▸ **What the task asks**:
Your output should be the lines of the data that follow, reproduced exactly from the first through the line bearing "logic rst; always_comb rst = buttons[0];".

▸ **Excerpted records**:
Setup of fjord:
==> flow/design.v (excerpt) <==
module DiscriminantCalculator(
    input signed [31:0] SphereX,
    input signed [31:0] SphereY,
    input signed [31:0] SphereZ,
    input [31:0] SphereRadius,
    input signed [31:0] RayStartX,
    input signed [31:0] RayStartY,
    input signed [31:0] RayStartZ,
    input signed [31:0] RayDirX,
    input signed [31:0] RayDirY,
    input signed [31:0] RayDirZ,
    output signed [31:0] Discriminant,
    output signed [31:0] B_out,
    output QuickIntersects,
    input CLK,
    input aresetn,
    input InputValid,
    output InputReady,
    output OutputReady
    );
Settings: LEC_CHECK=0, CAP_MARGIN=20, CORE_MARGIN=2, CORE_UTILIZATION=40, SLEW_MARGIN=20; clock period 10.5 ns.
run.sh (not shown) runs the stock make flow with config.mk's settings and CLKGATE_MAP_FILE=.
fjord: done, clean on timing, DRC and antenna
==> build 35: inputs <==
// main
module main(clk, buttons, init_cells, leds, rgb, cols, rows);
parameter game_divider = 8;  
parameter display_divider = 2;  
parameter N = 8;  
parameter M = N + 2;  
initial if (N < 3) $error("N has to be >= 3 to make for interesting patterns.");
initial if (M !== (N+2)) $error("M must N+2=%d, not %d", N+2,M);  
input wire clk;
input wire [1:0] buttons;
logic rst; always_comb rst = buttons[0];  
input wire [N*N-1:0] init_cells;  
output logic [1:0] leds;
output logic [2:0] rgb;
output wire [N-1:0] cols;
output wire [N-1:0] rows;
logic [game_divider:0] game_counter;
logic [display_divider:0] display_counter;
logic rst_game; always_comb rst_game = buttons[0] | buttons[1];
logic step_game;
logic [$clog2(N):0] x;
wire [M*M-1:0] bordered_cells_q;  
wire [M*M-1:0] bordered_cells_d; 
logic [M*M-1:0] bordered_cells_0;  
logic [N*N-1:0] cells_q;  
logic [N*N-1:0] cells_0;  
always_comb begin : io_logic 
    leds[0] = buttons[0] ^ buttons[1];
    leds[1] = buttons[0] & buttons[1];
    rgb[0] = ~( buttons[0] & ~buttons[1]);
    rgb[1] = ~(~buttons[0] &  buttons[1]);
    rgb[2] = ~( buttons[0] &  buttons[1]);
end
led_array_driver #(.ROWS(N), .COLS(N), .N(N)) LED_DRIVER (
  .ena(1'b1),
  .cells(cells_q),
  .x(x),
  .rows(rows[N-1:0]),
  .cols(cols[N-1:0])
);
generate
  genvar r;
  for (r = 0; r < M; r = r + 1) begin : init_rows
    if ((r == 0) || (r == M-1)) begin : border_row
      always_comb bordered_cells_0[M*(r+1)-1:M*r] = 0;
    end else begin : inner_row
      always_comb bordered_cells_0[M*(r+1)-1:M*r] = {1'b0, init_cells[N*r-1:N*(r-1)], 1'b0};
    end
  end
endgenerate
function int cell_index(int i, int j);
  cell_index = M*j + i;
endfunction
generate
  genvar i;
  genvar j;
  for (i = 0; i < M; i = i + 1) begin : cells_x
    for (j = 0; j < M; j = j + 1) begin : cells_y
  ...
==> flow/config.mk <==
export PLATFORM = sky130hd
export DESIGN_NAME = main
export DESIGN_NICKNAME = main
export VERILOG_FILES = /design/flow/design.v
export SDC_FILE = /design/flow/constraint.sdc
export NUM_CORES = 4
export LEC_CHECK = 0
export ABC_AREA = 1
export CAP_MARGIN = 20
export CORE_MARGIN = 2
export CORE_UTILIZATION = 71
export CTS_CLUSTER_DIAMETER = 380
export CTS_CLUSTER_SIZE = 13
export PLACE_DENSITY_LB_ADDON = 0.12
export SETUP_SLACK_MARGIN = -0.01
export SLEW_MARGIN = 20
==> flow/constraint.sdc <==
create_clock -name core_clock -period 5.12 [get_ports {clk}]
set_input_delay 1.0240 -clock core_clock [delete_from_list [all_inputs] [get_ports {clk}]]
set_output_delay 1.0240 -clock core_clock [all_outputs]
set_load 0.01 [all_outputs]
run.sh (not shown) runs the stock make flow with config.mk's settings and CLKGATE_MAP_FILE=.
==> inputs of build 31, as changes to build 35 <==
==> flow/config.mk (replaced) <==
export PLATFORM = sky130hd
export DESIGN_NAME = main
export DESIGN_NICKNAME = main
export VERILOG_FILES = /design/flow/design.v
export SDC_FILE = /design/flow/constraint.sdc
export NUM_CORES = 4
export LEC_CHECK = 0
export CAP_MARGIN = 10
export CORE_MARGIN = 2
export CORE_UTILIZATION = 70
export CTS_CLUSTER_DIAMETER = 62
export CTS_CLUSTER_SIZE = 41
export SLEW_MARGIN = 20
==> flow/constraint.sdc (replaced) <==
create_clock -name core_clock -period 2.62 [get_ports {clk}]
set_input_delay 0.5240 -clock core_clock [delete_from_list [all_inputs] [get_ports {clk}]]
set_output_delay 0.5240 -clock core_clock [all_outputs]
set_load 0.01 [all_outputs]
==> results <==
Avg Cell Area, Syn: build 35 9.32 sq um; build 31 10.6 sq um
Horizontal die dimension: build 35 133 microns; build 31 135 microns
Placed Instances: build 35 1,561; build 31 1,575
Number of standard cells after synthesis: build 35 1,276; build 31 1,132
Die height: build 35 133 microns; build 31 135 microns
Part of the Yosys area used for sequential elements: build 35 18.9%; build 31 18.8%
HPWL after detailed placement: build 35 18,400 microns; build 31 22,000 microns
Basic Gates by Area: build 35 12.3%; build 31 4.70%
Post-Synth XOR/XNOR Area: build 35 3.17%; build 31 3.30%
Area after detailed placement: build 35 12,900 sq um; build 31 14,400 sq um
# Post-CTS Setup Buffers: build 35 0; build 31 60
Max-area cell share: build 35 33.0%; build 31 32.8%
Outcome: build 35 no timing/DRC/antenna violations; build 31 stopped before the end
Last stage reached: build 35 -; build 31 global routing (5_1_grt)
Total core area: build 35 16,500 sq um; build 31 16,600 sq um
Post-Synth Adder-Cell Area: build 35 48.9%; build 31 48.7%
Chip Area, Yosys: build 35 11,900 sq um; build 31 11,900 sq um
Unique cell type count in the Yosys netlist: build 35 28; build 31 40
Resized Gates After CTS: build 35 0; build 31 235
RePlAce Congestion: build 35 0.818; build 31 0.868
Initial core utilization: build 35 72.2%; build 31 71.8%
Total cells reported by yosys after synthesis: build 35 1,276; build 31 1,132
AO/OA Area Share: build 35 3.53%; build 31 8.17%
Area fraction in mux cells: build 35 0.0842%; build 31 3.61%
Pre-CTS WS: build 35 1.55 ns; build 31 -0.291 ns
Total Die Area: build 35 17,800 sq um; build 31 18,100 sq um

==> inputs of trial 60 <==
==> flow/design.v <==
`timescale 1ns/1ps
`default_nettype none
module half_adder_1(a, b, sum, c_out);
input wire a, b;
output logic sum, c_out;
always_comb begin
  sum = a ^ b; 
  c_out = a & b;
end
endmodule
`timescale 1ns/1ps
`default_nettype none
module full_adder_1(a, b, c_in, sum, c_out);
input wire a, b, c_in;
output logic sum, c_out;
logic a_bar;
logic b_bar;
logic c_in_bar;
always_comb begin
  a_bar = ~a;
  b_bar = ~b;
  c_in_bar = ~c_in;
  sum = (a_bar & b_bar & c_in) | (a_bar & b & c_in_bar) | (a & b_bar & c_in_bar) | (a & b & c_in);
  c_out = (b & c_in) | (a & b) | (a & c_in);
end
endmodule
`timescale 1ns/1ps
`default_nettype none
module full_adder_2(a, b, sum, c_out);
input wire [1:0] a, b;
output logic [1:0] sum;
output logic c_out;
logic half_adder_1_0_c_out;
half_adder_1 HALF_ADDER_1_0 (.a(a[0]), .b(b[0]), .sum(sum[0]), .c_out(half_adder_1_0_c_out));
full_adder_1 FULL_ADDER_1_0 (.a(a[1]), .b(b[1]), .c_in(half_adder_1_0_c_out), .sum(sum[1]), .c_out(c_out));
endmodule
`timescale 1ns/1ps
`default_nettype none
module full_adder_3(a, b, c_in, sum, c_out);
input wire [2:0] a;
input wire b, c_in;
output logic [2:0] sum;
output logic c_out;
logic full_adder_1_0_c_out;
logic full_adder_1_1_c_out;
full_adder_1 FULL_ADDER_1_0 (.a(a[0]), .b(b), .c_in(c_in), .sum(sum[0]), .c_out(full_adder_1_0_c_out));
full_adder_1 FULL_ADDER_1_1 (.a(a[1]), .b(1'b0), .c_in(full_adder_1_0_c_out), .sum(sum[1]), .c_out(full_adder_1_1_c_out));
full_adder_1 FULL_ADDER_1_2 (.a(a[2]), .b(1'b0), .c_in(full_adder_1_1_c_out), .sum(sum[2]), .c_out(c_out));
endmodule
`timescale 1ns/1ps
`default_nettype none
module adder_8_1_bits(a, sum, c_out);
input wire [7:0] a;
output logic [2:0] sum;
output logic c_out;
logic full_adder_1_0_sum, full_adder_1_0_c_out, full_adder_1_1_sum, full_adder_1_1_c_out, full_adder_2_0_c_out;
logic [1:0] full_adder_2_0_sum;
full_adder_1 FULL_ADDER_1_0(.a(a[0]), .b(a[1]), .c_in(a[2]), .sum(full_adder_1_0_sum), .c_out(full_adder_1_0_c_out));
full_adder_1 FULL_ADDER_1_1(.a(a[3]), .b(a[4]), .c_in(a[5]), .sum(full_adder_1_1_sum), .c_out(full_adder_1_1_c_out));
full_adder_2 FULL_ADDER_2_0(.a({full_adder_1_0_c_out, full_adder_1_0_sum}), .b({full_adder_1_1_c_out, full_adder_1_1_sum}), .sum(full_adder_2_0_sum), .c_out(full_adder_2_0_c_out));
full_adder_3 FULL_ADDER_3_0(.a({full_adder_2_0_c_out, full_adder_2_0_sum}), .b(a[6]), .c_in(a[7]), .sum(sum), .c_out(c_out));
endmodule
`timescale 1ns/1ps
`default_nettype none
module comparator(live, neighbors, out);
input wire live;
input wire [2:0] neighbors;
output logic out;
always_comb begin
  out = (live & ~neighbors[2] & neighbors[1] & ~neighbors[0]) | (~neighbors[2] & neighbors[1] & neighbors[0]);
end
endmodule
`default_nettype none
`timescale 1ns/1ps
module conway_cell(clk, rst, ena, state_0, state_d, state_q, neighbors);
input wire clk;
input wire rst;
input wire ena;
input wire state_0;
output logic state_d;  
output logic state_q;
input wire [7:0] neighbors;
logic [2:0] sum;
logic c_out;
adder_8_1_bits ADDER_8_1(
    .a(neighbors),
    .sum(sum),
    .c_out(c_out)
    );
comparator COMPARATOR(
    .live(state_q),
    .neighbors(sum),
    .out(state_d)
    );
always_ff @(posedge clk ) begin
    if (rst == 1) begin
        state_q <= state_0;
    end
    else if (ena == 1) begin
        state_q <= state_d;
    end
end
endmodule
`timescale 1ns/1ps
module decoder_1_to_2(ena, in, out);
input wire ena;
input wire in;
output logic [1:0] out;
logic in_bar;
always_comb begin
  out[1] = in & ena;
  in_bar = ~ in;
  out[0] = in_bar & ena;
end
endmodule
`timescale 1ns/1ps
module decoder_2_to_4(ena, in, out);
input wire ena;
input wire [1:0] in;
output logic [3:0] out;
logic b_bar;
logic [1:0] decoder_0_out;
logic [1:0] decoder_1_out;
decoder_1_to_2 DECODER_0 (.ena(b_bar), .in(in[0]), .out(decoder_0_out[1:0]));
decoder_1_to_2 DECODER_1 (.ena(in[1]), .in(in[0]), .out(decoder_1_out[1:0]));
always_comb begin
    b_bar = ~ in[1];
    out[3] = decoder_1_out[1] & ena;
    out[2] = decoder_1_out[0] & ena;
    out[1] = decoder_0_out[1] & ena;
    out[0] = decoder_0_out[0] & ena;
end
endmodule
==> flow/design.v <==
module add #(parameter width = 32 )
(
    input [width-1:0]a,
    input [width-1:0]b,
    output [width-1:0]c
);
    assign c=a+b;
endmodule
module mux2#(parameter width = 32)
(
    input [width-1:0]a,b,
    input sel,
    output [width-1:0]c
);
assign c = sel==0? a:b;
endmodule
module mux3#(parameter width = 32)
(
    input [width-1:0]a,b,c,
    input [1:0]sel,
    output reg[width-1:0]d
);
always@(*)
begin
    if(sel==2'b00)d=a;
    else if(sel==2'b01)d=b;
    else if(sel==2'b10)d=c;
    else d=0;
end
endmodule
`timescale 1ns / 1ps
module mux4#(parameter width = 32)
(
    input [width-1:0]a,b,c,d,
    input [1:0]sel,
    output reg[width-1:0]e
);
always@(*)
begin
    if(sel==2'b00)e=a;
    else if(sel==2'b01)e=b;
    else if(sel==2'b10)e=c;
    else e=d;
end
endmodule
`timescale 1ns / 1ps
module alu#(parameter WIDTH=32)
(
input [WIDTH-1:0]a,b,
input sel,
output wire[WIDTH-1:0]c,
output zero,
output less
    );
assign c= sel==0? a+b:a-b;
assign zero= c==0? 1:0;  
assign less= c[31]==1? 1:0;
endmodule
`timescale 1ns / 1ps
module Imm
#(parameter 
ADDI=7'b0010011,
ADD=7'b0110011,
SUB=7'b0110011,
AUIPC=7'b0010111,
JAL=7'b1101111,
JALR=7'b1100111,
BEQ=7'b1100011,
BLT=7'b1100011,
LW=7'b0000011,
SW=7'b0100011)
(
input[31:0]in,
output reg[31:0]data
    );
always@(*)
begin
    case(in[6:0])
    ADDI:begin if(~in[31])data={20'b0,in[31:20]};else data={20'b1111_1111_1111_1111_1111,in[31:20]};end
    AUIPC:data={in[31:12],12'b0};
    JAL:begin if(~in[31])data={11'b0,in[31],in[19:12],in[20],in[30:21],1'b0};else data={11'b1111_1111_111,in[31],in[19:12],in[20],in[30:21],1'b0};end
    JALR:begin if(~in[31])data={20'b0,in[31:20]};else data={20'b1111_1111_1111_1111_1111,in[31:20]};end
    BEQ:begin if(~in[31])data={19'b0,in[31],in[7],in[30:25],in[11:8],1'b0};else data={19'b1111_1111_1111_1111_111,in[31],in[7],in[30:25],in[11:8],1'b0};end 
    LW:begin if(~in[31])data={20'b0,in[31:20]};else data={20'b1111_1111_1111_1111_1111,in[31:20]};end
    SW:begin if(~in[31])data={20'b0,in[31:25],in[11:7]};else data={20'b1111_1111_1111_1111_1111,in[31:25],in[11:7]};end
    default:data=32'b0;
    endcase
end
endmodule
==> build 77 <==
==> flow/design.v (excerpt) <==
module pwm_hw(
input clk,      			 
input reset,  			     
input red,                   
input green,                 
input blue,                  
output [19:0] Red_High_HW,   
output [19:0] Red_Low_HW,    
output [19:0] Green_High_HW, 
output [19:0] Green_Low_HW,  
output [19:0] Blue_High_HW,  
output [19:0] Blue_Low_HW    
             );
==> flow/config.mk <==
export PLATFORM = sky130hd
export DESIGN_NAME = pwm_hw
export DESIGN_NICKNAME = pwm_hw
export VERILOG_FILES = /design/flow/design.v
export SDC_FILE = /design/flow/constraint.sdc
export NUM_CORES = 4
export LEC_CHECK = 0
export CAP_MARGIN = 20
export CORE_MARGIN = 2
export CORE_UTILIZATION = 67
export CTS_CLUSTER_DIAMETER = 268
export CTS_CLUSTER_SIZE = 95
export PLACE_DENSITY = 0.4
export SLEW_MARGIN = 20
==> flow/constraint.sdc <==
create_clock -name core_clock -period 1.37 [get_ports {clk}]
set_input_delay 0.2740 -clock core_clock [delete_from_list [all_inputs] [get_ports {clk}]]
set_output_delay 0.2740 -clock core_clock [all_outputs]
set_load 0.01 [all_outputs]
run.sh (not shown) runs the stock make flow with config.mk's settings and CLKGATE_MAP_FILE=.
==> inputs of build 67, as changes to build 77 <==
Settings changed: CORE_UTILIZATION 67 to 58, CTS_CLUSTER_DIAMETER 268 to not set, CTS_CLUSTER_SIZE 95 to 40, PLACE_DENSITY 0.4 to not set.
==> flow/constraint.sdc (replaced) <==
create_clock -name core_clock -period 0.992 [get_ports {clk}]
set_input_delay 0.1984 -clock core_clock [delete_from_list [all_inputs] [get_ports {clk}]]
set_output_delay 0.1984 -clock core_clock [all_outputs]
set_load 0.01 [all_outputs]
==> inputs of build 75, as changes to build 77 <==
Settings changed: CORE_UTILIZATION 67 to 72, CTS_CLUSTER_DIAMETER 268 to 94, CTS_CLUSTER_SIZE 95 to 100, PLACE_DENSITY 0.4 to not set, PLACE_DENSITY_LB_ADDON set to 0.05, SETUP_SLACK_MARGIN set to 0.38.
==> flow/constraint.sdc (replaced) <==
create_clock -name core_clock -period 1.32 [get_ports {clk}]
set_input_delay 0.2640 -clock core_clock [delete_from_list [all_inputs] [get_ports {clk}]]
set_output_delay 0.2640 -clock core_clock [all_outputs]
set_load 0.01 [all_outputs]
==> inputs of trial 8, as changes to build 77 <==
Settings changed: CORE_UTILIZATION 67 to 40, CTS_CLUSTER_DIAMETER 268 to 395, CTS_CLUSTER_SIZE 95 to 100, PLACE_DENSITY 0.4 to 0.6, SETUP_SLACK_MARGIN set to 0.35.
==> flow/constraint.sdc (replaced) <==
create_clock -name core_clock -period 2.0 [get_ports {clk}]
set_input_delay 0.4000 -clock core_clock [delete_from_list [all_inputs] [get_ports {clk}]]
set_output_delay 0.4000 -clock core_clock [all_outputs]
set_load 0.01 [all_outputs]
==> results <==
- Trial 8 produced a clean layout. Build 67 failed in 4_1_cts, error DPL-0038. Build 75 did not get past 3_3_place_gp with FLW-0024. Build 77 aborted during 5_1_grt.
- Area after synthesis is the same in trial 8 and build 75.
- Of build 67 and build 77, build 67 has the higher die area (gap 15%, measured against build 77).
- In synthesized cell count, build 75 and build 67 do not differ.

---

==> run a <==
==> flow/design.v <==
module pwm_hw(
input clk,      			 
input reset,  			     
input red,                   
input green,                 
input blue,                  
output [19:0] Red_High_HW,   
output [19:0] Red_Low_HW,    
output [19:0] Green_High_HW, 
output [19:0] Green_Low_HW,  
output [19:0] Blue_High_HW,  
output [19:0] Blue_Low_HW    
             );
HW_PWM Red(.clk(clk),.reset(reset),.Colour_input(red),.High_Count(Red_High_HW),.Low_Count(Red_Low_HW));           
HW_PWM Green(.clk(clk),.reset(reset),.Colour_input(green),.High_Count(Green_High_HW), .Low_Count(Green_Low_HW));  
HW_PWM Blue(.clk(clk),.reset(reset),.Colour_input(blue),.High_Count(Blue_High_HW), .Low_Count(Blue_Low_HW));      
endmodule
module HW_PWM(
input clk,                     
input reset,                   
input Colour_input,            
output reg [19:0] High_Count,  
output reg [19:0] Low_Count    
            );
reg PrevPwm;                   
reg [19:0]Count;               
always@(posedge clk)
begin
if (!reset)                    
    begin
	Count<=20'b0;
	High_Count<=20'b0;
	Low_Count<=20'b0;          
	PrevPwm<=1'b0;
	end
else if(Colour_input==1)       
   begin
	if(PrevPwm!=Colour_input)  
		begin
 		Low_Count<=Count;      
		PrevPwm<=1'b1;         
		Count<=20'b0;          
		end
	else
		begin                  
		Count<=Count+1'b1;     
		end
  end
else if(Colour_input==0)       
	begin
	if(PrevPwm!=Colour_input)  
		begin
		High_Count<=Count;     
		PrevPwm<=Colour_input; 
		Count<=20'b0;          
		end
else
     begin                     
     Count<=Count+1'b1;        
     end     
end
end			
endmodule			
==> flow/run.sh <==
#!/bin/bash
# the make line also repeats each setting of config.mk as NAME=value (left out here)
make -C /OpenROAD-flow-scripts/flow DESIGN_CONFIG=/design/flow/config.mk WORK_HOME=/design/flow/orfs CLKGATE_MAP_FILE= finish
==> flow/config.mk <==
export PLATFORM = sky130hd
export DESIGN_NAME = pwm_hw
export DESIGN_NICKNAME = pwm_hw
export VERILOG_FILES = /design/flow/design.v
export SDC_FILE = /design/flow/constraint.sdc
export NUM_CORES = 4
export LEC_CHECK = 0
export ABC_AREA = 1
export CAP_MARGIN = 20
export CORE_ASPECT_RATIO = 0.5
export CORE_MARGIN = 2
export CORE_UTILIZATION = 64
export CTS_CLUSTER_DIAMETER = 222
export CTS_CLUSTER_SIZE = 100
export PLACE_DENSITY = 0.6
export SLEW_MARGIN = 20
export TNS_END_PERCENT = 10
==> flow/constraint.sdc <==
create_clock -name core_clock -period 1.01 [get_ports {clk}]
set_input_delay 0.2020 -clock core_clock [delete_from_list [all_inputs] [get_ports {clk}]]
set_output_delay 0.2020 -clock core_clock [all_outputs]
set_load 0.01 [all_outputs]
==> run b (differences from run a) <==
==> flow/config.mk (replaced) <==
export PLATFORM = sky130hd
export DESIGN_NAME = pwm_hw
export DESIGN_NICKNAME = pwm_hw
export VERILOG_FILES = /design/flow/design.v
export SDC_FILE = /design/flow/constraint.sdc
export NUM_CORES = 4
export LEC_CHECK = 0
export CAP_MARGIN = 20
export CORE_MARGIN = 2
export CORE_UTILIZATION = 64
export PLACE_DENSITY = 0.6
export SLEW_MARGIN = 20
==> flow/constraint.sdc (replaced) <==
create_clock -name core_clock -period 1.55 [get_ports {clk}]
set_input_delay 0.3100 -clock core_clock [delete_from_list [all_inputs] [get_ports {clk}]]
set_output_delay 0.3100 -clock core_clock [all_outputs]
set_load 0.01 [all_outputs]
==> results.cfg <==
; synthesis and place-and-route metrics
[floorplanning]
die_h_um = 110.5

[run_status]
violatedChecks = setup timing
status = failed layout checks

[sta]
setup_viol = 5
layout_setup_ws_ns = -0.02807

[synthesis]
syn_inst = 703
-- figures above: run b

==> results.cfg <==
; implementation run metrics
[run_status]
status = did not finish
stop_stage = 4_1_cts
error_line = [ERROR DPL-0033] detailed placement checks failed during check placement.

[synthesis]
yosys-top-cells-area = dfxtp_1 (52%), o21ai_0 (10%), a21oi_1 (9.5%), nor2_1 (7.1%), nand2_1 (4.4%)
ys_seq_share_pct = 51.63
syn_inst = 911
simple_gate_area_share_pct = 19.54
common_cells = dfxtp_1 (183), o21ai_0 (144), a21oi_1 (135), nor2_1 (135), nand2_1 (84)

[place]
dp.cells = 1260

[floorplanning]
die_w_um = 152.9
die_h_um = 78.46
core_area_mm2 = 0.01091
-- figures above: run a


---

==> inputs of juniper <==
// pwm_hw: RTL as listed in full above, without the edits since
Settings: LEC_CHECK=0, CAP_MARGIN=20, CORE_MARGIN=2, CORE_UTILIZATION=64, PLACE_DENSITY=0.6, SETUP_SLACK_MARGIN=0.32, SLEW_MARGIN=20; clock period 1.04 ns.
==> garnet (differences from juniper) <==
Settings changed: CORE_UTILIZATION 64 to 61, CTS_CLUSTER_DIAMETER set to 395, CTS_CLUSTER_SIZE set to 100, PLACE_DENSITY 0.6 to 0.86, SETUP_SLACK_MARGIN 0.32 to 0.35, TNS_END_PERCENT set to 5.
==> flow/constraint.sdc (replaced) <==
create_clock -name core_clock -period 2.0 [get_ports {clk}]
set_input_delay 0.4000 -clock core_clock [delete_from_list [all_inputs] [get_ports {clk}]]
set_output_delay 0.4000 -clock core_clock [all_outputs]
set_load 0.01 [all_outputs]
==> sierra (differences from juniper) <==
Settings changed: CORE_UTILIZATION 64 to 72, CTS_CLUSTER_DIAMETER set to 94, PLACE_DENSITY 0.6 to unset, PLACE_DENSITY_LB_ADDON set to 0.06, SETUP_SLACK_MARGIN 0.32 to 0.38, TNS_END_PERCENT set to 5.
==> flow/constraint.sdc (replaced) <==
create_clock -name core_clock -period 1.32 [get_ports {clk}]
set_input_delay 0.2640 -clock core_clock [delete_from_list [all_inputs] [get_ports {clk}]]
set_output_delay 0.2640 -clock core_clock [all_outputs]
set_load 0.01 [all_outputs]
==> qor summary <==
| quantity | sierra | juniper | garnet |
|---|---|---|---|
| Synthesized netlist cell count | 703 | 703 | 703 |
| Horizontal die size | 104.4 um | 110.5 um | 113.1 um |
| Status | did not finish | did not finish | no timing/DRC/antenna violations |
| Failing step | detailed placement | clock tree synthesis | - |
| Mean Syn Cell Area | 10.32 sq um | 10.32 sq um | 10.32 sq um |
| Placed cell count | - | 1082 | 963 |
| Complex-gate fraction of the synthesized area | 2.465% | 2.465% | 2.465% |
| Final weighted congestion of routability-driven global placement | 0.8506 | 0.8545 | 0.7836 |
| Die extent in y | 104.4 um | 110.5 um | 113.1 um |
| Area enclosed by the die boundary | 10900 sq um | 12210 sq um | 12790 sq um |
| Most instantiated flip-flop cell in the synthesis netlist | sky130_fd_sc_hd__dfxtp_1 | sky130_fd_sc_hd__dfxtp_1 | sky130_fd_sc_hd__dfxtp_1 |
| Count of yosys warnings during synthesis | 1 | 1 | 1 |
| Post-detailed-placement half-perimeter wirelength | - | 15870 um | 11200 um |
| Synthesized-area fraction occupied by adder cells | 1.551% | 1.551% | 1.551% |
| Fraction of the core area occupied by cells at floorplan | 74.26% | 66.37% | 63.03% |
| Worst setup slack after placement | - | -0.8719 ns | 0.03524 ns |
| Num rows | 36 | 38 | 39 |
| Yosys Instances | 703 | 703 | 703 |
| Placeable Area | 9774 sq um | 10940 sq um | 11520 sq um |
| Placement-stage cell area | - | 10200 sq um | 8786 sq um |

---

==> yarrow <==
// pwm_hw: RTL as listed in full above, without the edits since
Settings: LEC_CHECK=0, ABC_AREA=1, CAP_MARGIN=20, CORE_MARGIN=2, CORE_UTILIZATION=72, CTS_CLUSTER_DIAMETER=268, CTS_CLUSTER_SIZE=95, PLACE_DENSITY=0.4, SETUP_SLACK_MARGIN=-0.12, SLEW_MARGIN=20; clock period 1.37 ns.
==> harbor (differences from yarrow) <==
Settings changed: CORE_UTILIZATION 72 to 70, CTS_CLUSTER_DIAMETER 268 to 243, CTS_CLUSTER_SIZE 95 to 22, PLACE_DENSITY 0.4 to 0.6, SETUP_SLACK_MARGIN -0.12 to unset.
==> flow/constraint.sdc (replaced) <==
create_clock -name core_clock -period 0.94 [get_ports {clk}]
set_input_delay 0.1880 -clock core_clock [delete_from_list [all_inputs] [get_ports {clk}]]
set_output_delay 0.1880 -clock core_clock [all_outputs]
set_load 0.01 [all_outputs]
==> summary.txt <==
Item: results of the latest flow run.

- The run stopped with a tool error.
- The failing step is 3_5_place_dp.
- The tool reported: "Error: detail_place.tcl, 38 bad optional access".
- The area of the die is 0.01096 mm².
- The main flop type after synthesis is dfxtp_1.
- The core region is 0.009819 mm².
- Per the gpl log, the routability congestion estimate is 0.9986.
- At the floorplan stage, the core utilization is reported as 72.26%.
- The floorplan die width is 104.7 µm.
- Per the post-synthesis report, the number of cells in the design is 911.
- The die outline height is 104.7 µm.
- For reference, XOR and XNOR gates occupy 0% of the area reported after synthesis.
-- figures above: harbor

▸ **Your response**:
Setup of fjord:
==> flow/design.v (excerpt) <==
module DiscriminantCalculator(
    input signed [31:0] SphereX,
    input signed [31:0] SphereY,
    input signed [31:0] SphereZ,
    input [31:0] SphereRadius,
    input signed [31:0] RayStartX,
    input signed [31:0] RayStartY,
    input signed [31:0] RayStartZ,
    input signed [31:0] RayDirX,
    input signed [31:0] RayDirY,
    input signed [31:0] RayDirZ,
    output signed [31:0] Discriminant,
    output signed [31:0] B_out,
    output QuickIntersects,
    input CLK,
    input aresetn,
    input InputValid,
    output InputReady,
    output OutputReady
    );
Settings: LEC_CHECK=0, CAP_MARGIN=20, CORE_MARGIN=2, CORE_UTILIZATION=40, SLEW_MARGIN=20; clock period 10.5 ns.
run.sh (not shown) runs the stock make flow with config.mk's settings and CLKGATE_MAP_FILE=.
fjord: done, clean on timing, DRC and antenna
==> build 35: inputs <==
// main
module main(clk, buttons, init_cells, leds, rgb, cols, rows);
parameter game_divider = 8;  
parameter display_divider = 2;  
parameter N = 8;  
parameter M = N + 2;  
initial if (N < 3) $error("N has to be >= 3 to make for interesting patterns.");
initial if (M !== (N+2)) $error("M must N+2=%d, not %d", N+2,M);  
input wire clk;
input wire [1:0] buttons;
logic rst; always_comb rst = buttons[0];  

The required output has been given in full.